===== config.mk =====
export PLATFORM = sky130hd
export DESIGN_NAME = tuning_byte_receiver
export DESIGN_NICKNAME = d
export VERILOG_FILES = /design/src/sv/tbr_pkg.sv /design/src/sv/tbr_step.sv /design/src/sv/tuning_byte_receiver.sv
export VERILOG_INCLUDE_DIRS = /design/src /design/src/sv
export SDC_FILE = /design/constraint.sdc
export NUM_CORES = 1
export LEC_CHECK = 0
export BUFFER_PORTS_ARGS = -buffer_cell sky130_fd_sc_hd__buf_2
export CORE_MARGIN = 2
export CORE_UTILIZATION = 25
export DETAILED_ROUTE_END_ITERATION = 6
export PLACE_DENSITY = 0.41
export SKIP_LAST_GASP = 1
export SLEW_MARGIN = 0
export SYNTH_ARGS = -nofsm -noshare
export SYNTH_HDL_FRONTEND = slang
export SYNTH_SLANG_ARGS = --single-unit

===== constraint.sdc =====
create_clock -name clk -period 3.83 [get_ports clk]
set_clock_uncertainty 0.1 [all_clocks]
set_input_delay 0 -clock clk [delete_from_list [all_inputs] [get_ports clk]]
set_output_delay 0 -clock clk [all_outputs]
set_load 0.01 [all_outputs]

===== src/sv/tuning_byte_receiver_defines.svh =====
// Assertion macros shared by the tuning byte receiver RTL.
`ifndef TUNING_BYTE_RECEIVER_DEFINES_SVH
`define TUNING_BYTE_RECEIVER_DEFINES_SVH

// Check a condition at every clock edge outside reset.
`define TBR_ASSERT_ALWAYS(lbl, cond, msg) \
  lbl: assert property (@(posedge clk) disable iff (!rst_n) (cond)) else $error(msg);

// Check that a condition in one cycle implies another in the next cycle.
`define TBR_ASSERT_NEXT(lbl, ante, cons, msg) \
  lbl: assert property (@(posedge clk) disable iff (!rst_n) (ante) |=> (cons)) else $error(msg);

`endif


===== src/sv/tbr_pkg.sv =====
// Types, constants and helpers shared by the tuning byte receiver modules.
package tbr_pkg;

  localparam int MAX_VARS  = 16;
  localparam int CODE_W    = 3;
  localparam int CNT_W     = $clog2(MAX_VARS + 1);
  localparam int IDX_W     = $clog2(MAX_VARS);
  localparam int TABLE_W   = MAX_VARS * CODE_W;
  localparam int OFS_W     = 2;
  localparam int BYTE_W    = 8;
  localparam int CFG_IDX_W = 1;
  localparam int TDATA_W   = 24;

  localparam logic [BYTE_W-1:0] BYTE_ACK   = 8'hFF;
  localparam logic [BYTE_W-1:0] BYTE_START = 8'hFE;
  localparam logic [BYTE_W-1:0] BYTE_STOP  = 8'h00;

  typedef enum logic [CFG_IDX_W-1:0] {
    CFG_VARIABLE_COUNT = 1'b0,
    CFG_TYPE_TABLE     = 1'b1
  } cfg_reg_t;

  typedef struct packed {
    logic             tuning_active;
    logic [CNT_W-1:0] current_var;
    logic [OFS_W-1:0] current_byte;
    logic             stop_state;
  } tbr_state_t;

  typedef struct packed {
    logic              write_valid;
    logic [IDX_W-1:0]  var_index;
    logic [OFS_W-1:0]  byte_offset;
    logic [BYTE_W-1:0] write_data;
    logic              ack_seen;
    logic              motor_off;
    logic              stop_flag;
    logic              tuning_busy;
  } tbr_result_t;

  // Last byte offset of a variable from its type code: 1, 2 or 4 bytes.
  function automatic logic [OFS_W-1:0] last_offset(input logic [CODE_W-1:0] code);
    logic [OFS_W-1:0] ofs;
    if (code[2]) begin
      ofs = 2'd3;
    end else if (code[1]) begin
      ofs = 2'd1;
    end else begin
      ofs = 2'd0;
    end
    return ofs;
  endfunction

  // Clamp a written count to the table size.
  function automatic logic [CNT_W-1:0] clamp_count(input logic [CNT_W-1:0] cnt);
    logic [CNT_W-1:0] lim;
    lim = CNT_W'(MAX_VARS);
    return (cnt > lim) ? lim : cnt;
  endfunction

endpackage


===== src/sv/tbr_step.sv =====
// Next-state and result logic for one received byte.
module tbr_step (
  input  tbr_pkg::tbr_state_t                   state,
  input  logic [tbr_pkg::BYTE_W-1:0]            rx_byte,
  input  logic [tbr_pkg::CNT_W-1:0]             var_count,
  input  logic [tbr_pkg::TABLE_W-1:0]           type_table,
  output tbr_pkg::tbr_state_t                   state_nxt,
  output tbr_pkg::tbr_result_t                  result
);
  import tbr_pkg::*;

  logic [MAX_VARS-1:0][CODE_W-1:0] codes;
  logic [CODE_W-1:0]               cur_code;
  logic [OFS_W-1:0]                cur_last;

  assign codes    = type_table;
  assign cur_code = codes[state.current_var[IDX_W-1:0]];
  assign cur_last = last_offset(cur_code);

  always_comb begin
    state_nxt = state;
    result    = '0;
    if (state.tuning_active) begin
      if (state.current_var >= var_count) begin
        // count dropped to or below the run position: end the run, write nothing
        state_nxt.tuning_active = 1'b0;
      end else begin
        result.write_valid = 1'b1;
        result.var_index   = state.current_var[IDX_W-1:0];
        result.byte_offset = state.current_byte;
        result.write_data  = rx_byte;
        if (state.current_byte >= cur_last) begin
          state_nxt.current_var  = state.current_var + CNT_W'(1);
          state_nxt.current_byte = '0;
        end else begin
          state_nxt.current_byte = state.current_byte + OFS_W'(1);
        end
        if (state_nxt.current_var >= var_count) begin
          state_nxt.tuning_active = 1'b0;
        end
      end
    end else if (rx_byte == BYTE_ACK) begin
      result.ack_seen = 1'b1;
    end else if (rx_byte == BYTE_START) begin
      state_nxt.current_var   = '0;
      state_nxt.current_byte  = '0;
      state_nxt.tuning_active = (var_count != '0);
    end else if (rx_byte == BYTE_STOP) begin
      result.motor_off     = 1'b1;
      state_nxt.stop_state = ~state.stop_state;
    end
    result.stop_flag   = state_nxt.stop_state;
    result.tuning_busy = state_nxt.tuning_active;
  end

endmodule


===== src/sv/tuning_byte_receiver.sv =====
// Top level of the tuning byte receiver: stream ports, config and pipeline.
//
// Usage: each request on the in_ channel carries one received serial byte in
// in_tdata[7:0]. Outside a tuning run, 255 reports an acknowledge, 254 starts
// a run and 0 stops the motor and toggles the stop flag; during a run every
// byte is written into the next byte of the current variable.
// Every input request yields exactly one request on the out_ channel, in order.
// out_tuser[0] is write_valid; out_tdata carries the decoded write and status.
// The byte enters the input register at the input accept edge and moves into
// the result register, which drives out_tvalid, once that register is free.
// Throughput: one byte per cycle while out_tready stays high, set by the
// single state update between the input and result registers.
// The cfg_ channel writes variable_count (index 0) and type_table (index 1);
// cfg_ready is always high. Write configuration only while the block is idle.
// Reset (rst_n low, synchronous) ends any run, clears the stop flag, the
// config registers and both pipeline stages. When the receiver drops
// out_tready, the result register holds, the input register holds behind it,
// and in_tready falls only once both are full.
`include "tuning_byte_receiver_defines.svh"

module tuning_byte_receiver (
  input  logic                              clk,
  input  logic                              rst_n,
  // input byte stream
  input  logic                              in_tvalid,
  output logic                              in_tready,
  input  logic [7:0]                        in_tdata,   // [7:0] rx_byte
  // result stream
  output logic                              out_tvalid,
  input  logic                              out_tready,
  output logic [tbr_pkg::TDATA_W-1:0]       out_tdata,  // [3:0] var_index, [5:4] byte_offset,
                                                        // [13:6] write_data, [14] ack_seen,
                                                        // [15] motor_off, [16] stop_flag,
                                                        // [17] tuning_busy, [23:18] zero
  output logic [0:0]                        out_tuser,  // [0] write_valid
  // configuration writes
  input  logic                              cfg_valid,
  output logic                              cfg_ready,
  input  logic [tbr_pkg::CFG_IDX_W-1:0]     cfg_index,
  input  logic [tbr_pkg::TABLE_W-1:0]       cfg_data
);
  import tbr_pkg::*;

  // configuration registers
  logic [CNT_W-1:0]   var_count_r;
  logic [TABLE_W-1:0] type_table_r;

  // input register
  logic               in_valid_r;
  logic [BYTE_W-1:0]  in_byte_r;

  // run state
  tbr_state_t         state_r;
  tbr_state_t         state_nxt;

  // result register
  logic               out_valid_r;
  tbr_result_t        res_r;
  tbr_result_t        res_nxt;

  logic               out_free;
  logic               advance;

  // the result register is free when empty or being drained this cycle
  assign out_free  = !out_valid_r || out_tready;
  assign advance   = in_valid_r && out_free;
  assign in_tready = !in_valid_r || out_free;
  assign cfg_ready = 1'b1;

  // config writes; clamp the count once here
  always_ff @(posedge clk) begin
    if (!rst_n) begin
      var_count_r  <= '0;
      type_table_r <= '0;
    end else if (cfg_valid && cfg_ready) begin
      case (cfg_reg_t'(cfg_index))
        CFG_VARIABLE_COUNT: var_count_r  <= clamp_count(cfg_data[CNT_W-1:0]);
        CFG_TYPE_TABLE:     type_table_r <= cfg_data;
        default: ;
      endcase
    end
  end

  // input stage: hold the byte until the result register takes it
  always_ff @(posedge clk) begin
    if (!rst_n) begin
      in_valid_r <= 1'b0;
    end else if (in_tready) begin
      in_valid_r <= in_tvalid;
    end
  end

  always_ff @(posedge clk) begin
    if (in_tvalid && in_tready) begin
      in_byte_r <= in_tdata;
    end
  end

  tbr_step u_step (
    .state      (state_r),
    .rx_byte    (in_byte_r),
    .var_count  (var_count_r),
    .type_table (type_table_r),
    .state_nxt  (state_nxt),
    .result     (res_nxt)
  );

  // advance the run state only when the byte moves into the result register
  always_ff @(posedge clk) begin
    if (!rst_n) begin
      state_r <= '0;
    end else if (advance) begin
      state_r <= state_nxt;
    end
  end

  always_ff @(posedge clk) begin
    if (!rst_n) begin
      out_valid_r <= 1'b0;
    end else if (out_free) begin
      out_valid_r <= in_valid_r;
    end
  end

  always_ff @(posedge clk) begin
    if (advance) begin
      res_r <= res_nxt;
    end
  end

  assign out_tvalid = out_valid_r;
  assign out_tuser  = res_r.write_valid;
  assign out_tdata  = {6'b0, res_r.tuning_busy, res_r.stop_flag, res_r.motor_off,
                       res_r.ack_seen, res_r.write_data, res_r.byte_offset,
                       res_r.var_index};

  `TBR_ASSERT_ALWAYS(a_one_event, !out_valid_r ||
    $onehot0({res_r.write_valid, res_r.ack_seen, res_r.motor_off}),
    "write, acknowledge and stop flagged together")

  `TBR_ASSERT_ALWAYS(a_idle_fields_zero, !out_valid_r || res_r.write_valid ||
    (res_r.var_index == '0 && res_r.byte_offset == '0 && res_r.write_data == '0),
    "write fields nonzero on a result without a write")

  `TBR_ASSERT_NEXT(a_state_holds, !advance, $stable(state_r),
    "run state changed without a byte advancing")

  `TBR_ASSERT_NEXT(a_stop_toggles, advance && res_nxt.motor_off,
    state_r.stop_state != $past(state_r.stop_state),
    "stop byte did not toggle the stop state")

  `TBR_ASSERT_NEXT(a_busy_matches, advance,
    res_r.tuning_busy == state_r.tuning_active,
    "reported busy differs from the run state")

endmodule

==> impl_metrics.env <==
export IMPL_status="finished, final reports clean"
export IMPL_critPathLaunchType="flop"
export IMPL_syn_area_um2=3460
export IMPL_nets=547
export IMPL_dr_pass1_iters=4
export IMPL_insertion_delay_ns=0.33
export IMPL_vias=2841
export IMPL_synth_ff_type="dfxtp_1"
export IMPL_io_pins=90
export IMPL_final_common_cell="nand2_1"
export IMPL_postCtsSetupBuffers=0
export IMPL_cp_top_family="multiplexers"
export IMPL_fin_util_pct=34.7
export IMPL_cp_required_ns=3.81
export IMPL_path_cells="mux4_2, and2_1, a2111oi_2, a41oi_1, ha_1, nand2b_4, a21o_1, mux2_2, ha_1, nand2_1, o21ai_0, nand3_1, nand3_1, nand2_1"
export IMPL_setup_viol=0
export IMPL_core_area_um2=13700
export IMPL_peakVddDrop_v=0.000168
export IMPL_cap_violations=0
export IMPL_multi_input_area_um2=1520
export IMPL_crit_buf_inv=0
export IMPL_grt_pass1_wl_um=13700
export IMPL_cts_buffers=9
export IMPL_chipHeight_um=122
export IMPL_fin_area_um2=4760
export IMPL_max_stage_delay_ns=0.51
export IMPL_grt_overflow=0
export IMPL_design_die_area_um2=14800
export IMPL_tightest_slew_ns=1.06
export IMPL_grt_usage_pct=12.0
export IMPL_path_clk_slew_ns=0.06
export IMPL_cts_htree_levels=3
export IMPL_pwr_density_cell_nw_per_um2=393
export IMPL_placed_area_um2=4000
export IMPL_wl_per_cell_um=12.8
export IMPL_yosysWarningCount=0
export IMPL_hold_viol_final=0
export IMPL_yosys_register_bits=75
export IMPL_postSynthCellCount=356
export IMPL_synthArstFlopShare_pct=0
export IMPL_routed_wl_um=8380
export IMPL_initialDrtViolationCount=76
export IMPL_min_period_ns=3.54
export IMPL_slew_headroom_pct=29.3
export IMPL_fp_dieW_um=122
export IMPL_final_layout_size_suffix_gt1_share_pct=22.2
export IMPL_hold_class="in2reg"
export IMPL_synth_area_leaders="dfxtp_1, edfxtp_1, nand2_1"
export IMPL_cts_tree="built"
export IMPL_layout_area_overhead_vs_synth_pct=37.4
export IMPL_crit_cells=14
export IMPL_synth_edf_count=27
export IMPL_start_util_pct=25.2
export IMPL_hold_depth=4
export IMPL_cp_arrival_ns=3.52
export IMPL_setup_tns_ns=0
export IMPL_root_buffer="clkbuf_16"
export IMPL_regArea_um2=1780
export IMPL_rows=43
export IMPL_gp_congestion=0.757
export IMPL_cts_sinks=75
export IMPL_fmax_ghz=0.283
export IMPL_final_cell_mix="nand2_1, buf_2, dfxtp_1, a21oi_1, dlygate4sd3_1"
export IMPL_drc=0
export IMPL_rsz0062_at_grt="false"
export IMPL_grt_max_degree=33
export IMPL_whs_ns=0.232
export IMPL_fillers=1436
export IMPL_r2r_cells=14
export IMPL_antenna_cells=0
export IMPL_fin_crit_sh_pct=92.4
export IMPL_finalMaxSlewViolations=0
export IMPL_post_drt_via_cell_ratio=4.32
export IMPL_crit_slowest_cell="mux4_2"
export IMPL_cp_end_kind="flop"
export IMPL_final_antenna_net_count=0
export IMPL_syn_mean_instance_area_um2=9.72
export IMPL_port_buffers=68
export IMPL_cts_buffer_depth=2
export IMPL_power_leakage_nw=1.91
export IMPL_synth_largest_area_cell="dfxtp_1"
export IMPL_grt_pass1_vias=2772
export IMPL_ys_types=48
export IMPL_antenna_found_initial=0
export IMPL_worstSetupPathType="reg2reg"
export IMPL_yosysSeqAreaShare_pct=51.2
export IMPL_yosysTopAreaCellShare_pct=27.8
export IMPL_crit_path_max_fanout=7
export IMPL_dp_hpwl_um=5820
## cell families after synthesis
kind of cell	after synthesis	synth area share (%)
flops	75	51.2
mux	11	6.65
xor+xnor	4	1.01
other cells	2	0.217
buf+inv	39	5.35
simple gates	138	18.4
compound gates	74	12.5
fa+ha+maj	13	4.70
## tightest hold or removal path: cells and delay by family
family,cells,cell delay [ns]
buf+inv,1,0.09
simple gates,2,0.33
mux,1,0.20
## path summary, 6_finish.rpt
kind | startpoint | to | slack [ns]
setup / recovery | state_r[4] | out_tdata[17] | 0.29
hold reg to reg | type_table_r[13] | type_table_r[13] | 0.35
setup reg to reg | state_r[4] | out_tdata[17] | 0.29
hold / removal | cfg_valid | var_count_r[4] | 0.23
## synth_stat cells (2+ instances only)
cell type and count:
nand2_1 80, dfxtp_1 48, a21oi_1 46, edfxtp_1 27, clkbuf_1 15, nor2_1 14, ha_1 13, and2_1 11
inv_1 11, nand3_1 9, buf_4 8, o211ai_1 7, o21ai_0 6, mux4_1 5, nand2b_1 5, nor3b_1 4
xnor2_1 4, a31oi_1 3, mux4_2 3, nor4_1 3, or4_1 3, a21o_1 2, conb_1 2, mux2i_1 2
o21ai_1 2
## state kept, by name (all words and copies together) (netlist names)
name and flops:
in_valid_r 1, out_tdata 18, out_tuser 1, var_count_r 5
state_r 9, in_byte_r 8, type_table_r 32, out_tvalid 1
## through the flow
stage | total power [mW] | cells | worst slack, ns
finish | 1.87 | 657 | 0.292
floorplan | 0.971 | 361 | 0.405
CTS | 1.90 | 657 | 0.0812
global placement | 1.02 | 595 | 0.128
detailed placement | 1.02 | 595 | 0.0804
global route | 1.96 | 657 | 0.0159
## where the power goes
part | leakage, nW | switching (mW) | internal, mW | total, mW
logic | 1.11 | 0.0828 | 0.0848 | 0.168
clock network | 0.143 | 0.329 | 0.502 | 0.831
registers | 0.658 | 0.0160 | 0.856 | 0.872
## repair_timing
item                                   in CTS  in global routing
hold buffers                               46                  0
endpoints found under the hold margin      49                  0
setup endpoints to repair                   0                  2
resized for setup                           0                  2
## metal layers
layer  wire (um)  up-vias  part of all wire, %  GRT usage [%]
li1            -     1470                    -              -
met1        4120     1309                   49           16.0
met2        3800       51                   45           18.5
met3         320       11                  3.8           2.53
met4         144        0                  1.7           5.39
met5           0        -                    0              0
## final cells by class
class	count	area share (%)
Timing Repair Buffer	126	18.7
Clock inverter	7	1.45
Inverter	13	1.03
Clock buffer	9	4.73
Sequential cell	75	37.3
Multi-Input combinational cell	247	32.0
Tap cell	180	4.73
Note: power is estimated with default switching activity, not from simulation.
++++++++
▶ _DESCRIPTION OF THE TASK_: Copy the lines from the start of the data verbatim, stopping after the line containing "export CORE_UTILIZATION = 25".

▶ _THE ANSWER_:
===== config.mk =====
export PLATFORM = sky130hd
export DESIGN_NAME = tuning_byte_receiver
export DESIGN_NICKNAME = d
export VERILOG_FILES = /design/src/sv/tbr_pkg.sv /design/src/sv/tbr_step.sv /design/src/sv/tuning_byte_receiver.sv
export VERILOG_INCLUDE_DIRS = /design/src /design/src/sv
export SDC_FILE = /design/constraint.sdc
export NUM_CORES = 1
export LEC_CHECK = 0
export BUFFER_PORTS_ARGS = -buffer_cell sky130_fd_sc_hd__buf_2
export CORE_MARGIN = 2
export CORE_UTILIZATION = 25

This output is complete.